Only a woman, if she list not love,
No art, nor force, can unto pity move. ibid.39.
One therefore half expects that this sonnet with its chicken chasing imagery might have its counterpart in the works of Ronsard, Du Bellay, Desportes, or their numerous imitators, and an assiduous search might reveal it. However Shakespeare was less slavishly dependent in his sonnets on what had gone before, and in so far as his work was derivative, he tended to draw and absorb materials from a wide variety of sources. Commentators have suggested that he would have recalled an episode from The Nun’s Priest’s Tale in Chaucer’s Canterbury Tales:
This sely widwe, and eek her doghtres two, widow, daughters
Herden these hennes cry and maken woo, heard, woe
And out at doores sterten they anoon, started, immediately
And syen the fox toward the grove goon, saw
And bar upon his bak the cok away; bore, back, cock
And cryden ‘Out! harrow! and weylaway! cried, hunting cries
Ha, ha, the fox!’ and after him they ran,
And eek with staves many another man etc. also, cudgels CT.4565-4572(OUP 1962).

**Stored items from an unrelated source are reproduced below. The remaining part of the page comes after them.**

Design processor, start of the top module:
module processor
(
	output reg w_en,
	output reg done,
	output reg [7:0] addr,
	output reg [31:0] data_out,
	input clk,
	input rst_n,
	input start,
	input [31:0] data_in
);
Settings: LEC_CHECK=0, ABC_AREA=1, CAP_MARGIN=20, CORE_MARGIN=3, CORE_UTILIZATION=50, CTS_CLUSTER_DIAMETER=279, CTS_CLUSTER_SIZE=100, HOLD_SLACK_MARGIN=-0.06, PLACE_DENSITY=0.37, SETUP_SLACK_MARGIN=2.04, SLEW_MARGIN=20; clock period 7.0 ns.
run.sh (not shown) runs the stock make flow with config.mk's settings and CLKGATE_MAP_FILE=.
Then changed:
ABC_AREA = not set   (was 1)
CAP_MARGIN = 15   (was 20)
CORE_MARGIN = 6   (was 3)
CORE_UTILIZATION = 40   (was 50)
CTS_CLUSTER_DIAMETER = 347   (was 279)
CTS_CLUSTER_SIZE = not set   (was 100)
HOLD_SLACK_MARGIN = not set   (was -0.06)
PLACE_DENSITY = not set   (was 0.37)
SETUP_SLACK_MARGIN = 1.73   (was 2.04)
=>
- The changed run produced a clean layout
- global-route usage falls by 8.0 points
- clock-buffer cell count stays the same
Then changed:
CAP_MARGIN = 20   (was 15)
CORE_MARGIN = 3   (was 6)
CORE_UTILIZATION = 50   (was 40)
CTS_CLUSTER_DIAMETER = 301   (was 347)
CTS_CLUSTER_SIZE = 100   (was not set)
HOLD_SLACK_MARGIN = -0.06   (was not set)
PLACE_DENSITY = 0.37   (was not set)
SETUP_SLACK_MARGIN = not set   (was 1.73)
TNS_END_PERCENT = 10   (was not set)
Effect: Setup slack got worse by 440 ps; non-clock buffer count fell by 6; sequential share of layout area rose by 0.20 points; count of clock-buffer cells in the layout rose by 1; utilization rose by 10 points; wire length fell by 0.55%; worst hold slack improved by 7.5 ps.
Then changed:
CAP_MARGIN = 15   (was 20)
CORE_MARGIN = 4   (was 3)
CORE_UTILIZATION = 40   (was 50)
CTS_CLUSTER_DIAMETER = 355   (was 301)
CTS_CLUSTER_SIZE = not set   (was 100)
HOLD_SLACK_MARGIN = not set   (was -0.06)
PLACE_DENSITY = not set   (was 0.37)
TNS_END_PERCENT = not set   (was 10)
Outcome: Routed wire length rises by 0.78%. Synthesized cell count is unchanged. Count of clock-buffer cells in the layout is unchanged. First-iteration DRC count rises by about 4.6%. Via count rises by about 1.5%. Global-route usage falls by 5.8 points. Sequential cell count does not change. Final area rises by about 1.4%.
Then changed:
CAP_MARGIN = 20   (was 15)
CORE_MARGIN = 3   (was 4)
CORE_UTILIZATION = 50   (was 40)
CTS_CLUSTER_DIAMETER = 298   (was 355)
CTS_CLUSTER_SIZE = 95   (was not set)
HOLD_SLACK_MARGIN = -0.06   (was not set)
PLACE_DENSITY = 0.37   (was not set)
TNS_END_PERCENT = 15   (was not set)
After rerunning: The changed run completed without violations. Via count shrinks by 1.5%. Routed wire length falls by 0.78%. Hold slack improved by 9.7 ps. Setup slack is better by 71 ps. Sequential cell count is unchanged. Core utilization grows by 11 points. Sequential share of layout area grows by 0.22 points. Global-route usage climbs by 5.8 points. Cell count went down by 5.6%.

run 1:
processor again, from the RTL that the note above started with.
// processor
module processor
(
	output reg w_en,
	output reg done,
	output reg [7:0] addr,
	output reg [31:0] data_out,
	input clk,
	input rst_n,
	input start,
	input [31:0] data_in
);
Settings: LEC_CHECK=0, CAP_MARGIN=20, CELL_PAD_IN_SITES_DETAIL_PLACEMENT=0, CORE_ASPECT_RATIO=0.89, CORE_MARGIN=2, CORE_UTILIZATION=40, CTS_CLUSTER_DIAMETER=344, HOLD_SLACK_MARGIN=0.05, PLACE_DENSITY_LB_ADDON=0.1, SETUP_SLACK_MARGIN=0.97, SLEW_MARGIN=15; clock period 5.65 ns.
Here is what was changed in the inputs of run 2 compared with run 1.
- CTS_CLUSTER_DIAMETER no longer set, was 344
- CELL_PAD_IN_SITES_DETAIL_PLACEMENT no longer set, was 0
- SLEW_MARGIN now 20, was 15
- CORE_ASPECT_RATIO no longer set, was 0.89
- HOLD_SLACK_MARGIN no longer set, was 0.05
- SETUP_SLACK_MARGIN no longer set, was 0.97
- PLACE_DENSITY_LB_ADDON no longer set, was 0.1
- CORE_UTILIZATION now 68, was 40
- ABC_AREA now 1, previously not set
- the clock period (ns, I/O delays scaled along) now 8.63, was 5.65
For run 2 and run 1, there was not a single run that failed to finish clean. Summary of run 2 over run 1: synthesis-to-layout area growth went down by 8.7 points. Of the two values seen for endpoint of the most critical setup path, data_out[29]$_DFFE_PN0P_ was produced by run 2 and data_out[18]$_DFFE_PN0P_ by run 1. Summary: synthesized area, run 2 worse than run 1. Number of cells upsized or downsized after cts in run 2 vs run 1: down 49. Per the comparison of run 2 with run 1, wire length decreased by 1.6% relative to the old numbers; fmax dropped 12%; number of nets at the end of the flow now sits higher.
> inputs changed (run 2 -> run 3)
- putting CTS_CLUSTER_SIZE at 99 where nothing was set
- swapping 68 for 56 in CORE_UTILIZATION
- putting TNS_END_PERCENT at 20 where nothing was set
- putting CTS_CLUSTER_DIAMETER at 371 where nothing was set
- putting PLACE_DENSITY_LB_ADDON at 0.16 where nothing was set
- swapping 8.63 for 5.06 in the clock period (ns, I/O delays scaled along)
Findings:
Clock input transition at the sequential cells of the worst setup and hold paths across run 3 and run 2: no real change.
Relative to run 2, setup slack after placement decreased by 3.12 ns in run 3.
Sort run 3 and run 2 by cell depth of the worst flop-to-flop path, ascending, and run 2 comes first.
Run 3 against run 2: maximum frequency up 23 MHz; area growth from synthesis to layout picked up an extra 1.8 points.
Setup changes, run 3 to run 4
- changing CTS_CLUSTER_DIAMETER from 371 to 28
- changing CORE_UTILIZATION from 56 to 72
- removing TNS_END_PERCENT (formerly 20)
- removing ABC_AREA (formerly 1)
- setting MAX_ROUTING_LAYER to met4 for the first time
- setting SETUP_SLACK_MARGIN to 1.33 for the first time
- removing CTS_CLUSTER_SIZE (formerly 99)
- removing PLACE_DENSITY_LB_ADDON (formerly 0.16)
- changing the clock period (ns, I/O delays scaled along) from 5.06 to 4.7
==> comparison <==
The ratio of final minimum period to clock period of run 4 is higher than that of run 3. Run 4 vs run 3: placeable core region down. Going from run 3 to run 4, total die area went down 27%, placed cell count now sits lower, number of violations reported at the end of detailed-routing iteration 0 now sits higher. In the tables for run 3 and run 4, final setup slack of the worst path reads higher with run 3. Going from run 3 to run 4, total number of tap cells went down; total via count in the routed design went down by about 6.5%; post-detailed-route wirelength per cell has increased. [flow] run 4 | stages: complete | final checks: fail | reason: setup timing.
The inputs of run 5 differ from those of run 4 as listed below.
- PLACE_DENSITY_LB_ADDON now 0.19, previously not set
- SETUP_SLACK_MARGIN now 0.45, was 1.33
- CTS_CLUSTER_SIZE now 14, previously not set
==> results <==
The flow for run 5 finished, though final verification flagged setup timing. Buffers plus inverters on the worst setup path, run 5 and run 4, lower one = run 5. Summary of run 5 over run 4: count of boundary I/O pins saw little to no change, worst path required time decreased by 0.03 ns relative to the old numbers, number of max-cap violations comparable, remaining antenna violation count about even. The lower wire length of the first global-routing pass came out of run 4. Cell area | run 5 vs run 4 | run 5 larger. When run 5 is set beside run 4, its minimum period implied by the final worst setup slack turns out to be 0.12 ns larger. On detailed-route wire length: between run 5 and run 4, it ends up lower for run 4.
[inputs] run 6 vs run 5
- CORE_UTILIZATION now 58, was 72
- MAX_ROUTING_LAYER no longer set, was met4
- CTS_CLUSTER_DIAMETER no longer set, was 28
- PLACE_DENSITY_LB_ADDON no longer set, was 0.19
- CTS_CLUSTER_SIZE no longer set, was 14
- SETUP_SLACK_MARGIN now 1.18, was 0.45
- the clock period (ns, I/O delays scaled along) now 4.88, was 4.7
==> results <==
In the metrics for run 6 and run 5, the one carrying the higher worst hold slack is run 5.
Relative to run 5, final period demand of the worst path decreased by 0.24 ns in run 6.
Relative to run 5, number of rows created at floorplan has increased by about 11% in run 6.
Run comparison: run 5 end point of the critical path data_out[11]$_DFFE_PN0P_; run 6 end point of the critical path data_out[14]$_DFFE_PN0P_
Run 6: all stages complete, timing, DRC and antenna checks passed
Delta (run 6 minus run 5): cell resize tally after clock tree synthesis now sits higher, core area now sits higher, post-layout utilization of the core now sits lower, global-route usage now sits lower.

Also the description of a fowl from the Faerie Queene by Spenser.
As fearefull fowle, that long in secret cave,
For dread of soaring hawk herself hath hid,
Nor caring how her silly life to save,
She her gay painted plumes disorderid etc. FQ.II.3.36.
The use of extended similes in poetry dates back to the epic poems of Homer – The Iliad and The Odyssey, of about 900 – 700 BC. Chapman was working on his translation of Homer at about this time, for some books of The Iliad were published in 1598. The works would have been known before that in Latin translations. The poetry of Virgil, especially his epic poem The Aeneid, was also well known to the Elizabethans. It is difficult to guess how much Shakespeare might have been influenced and inspired by these sources. I give below the Homeric simile which I think is closest to the simile used here, the picture of a child clinging to her mother’s skirts being particularly striking. It comes from Book 16 of the Iliad in which Patroclus weeps over the death of so many of his comrades, and Achilles asks him why he is weeping.
Many of the extended Homeric similes are developed in such a way as to become almost independent of the subject they are trying to describe. The most famous ones are the string of four that describe the armies of the Achaeans pouring forth on to the plains of Scamander. They are like fire blazing from the peaks of a mountain, casting a terrible glare. Or like the tribes of winged fowl, wild geese, or cranes, or long-necked swans, on the Asian meadows, crying loudly and flying up, around and forwards in ceaseless change. Or like the swarms of flies that buzz to and fro in the farmyard, in the spring, when milk drenches the pails. Even so did the tribes of the long haired Achaeans pour forth from their ships and huts onto the plains of Troy. No doubt Shakespeare would have enjoyed such homely imagery, and this sonnet is striking because it goes to such lengths to create the picture of the fowl in flight, the flustered woman chasing after it, and the child chasing after her, so much so that it almost seems as if the poet forgets why the image was created by him originally. But he does finally remember, just as the woman finally remembers the crying child she has abandoned, so the story does have a reasonably happy ending, or at least one hopes it does.
The imagery is nowadays likely to appear antiquated, unless one happens to live in a remote rural area. Women no longer chase chickens across the fields, and dump the baby while they run after it. Most of our fowls are reared in hidden cages and mansions. It is interesting to note, however, that the Homeric simile to which it seems to be related (given below) is almost as fresh as ever, despite the two and a half millenia or more which separate us from that alien world. One would not be too much surprised to see a similar scene on the streets of New York or London, for the crying child is almost universal.
Why, Patroclus, art thou bathed in tears, like a girl, a mere babe, that runneth by her mother’s side and biddeth her take her up, and clutcheth at her gown, and hindereth her in her going, and tearfully looketh up at her, till the mother take her up? Even like her, Patroclus, dost thou let fall round tears. Homer Iliad XVI.7-11. Loeb trans.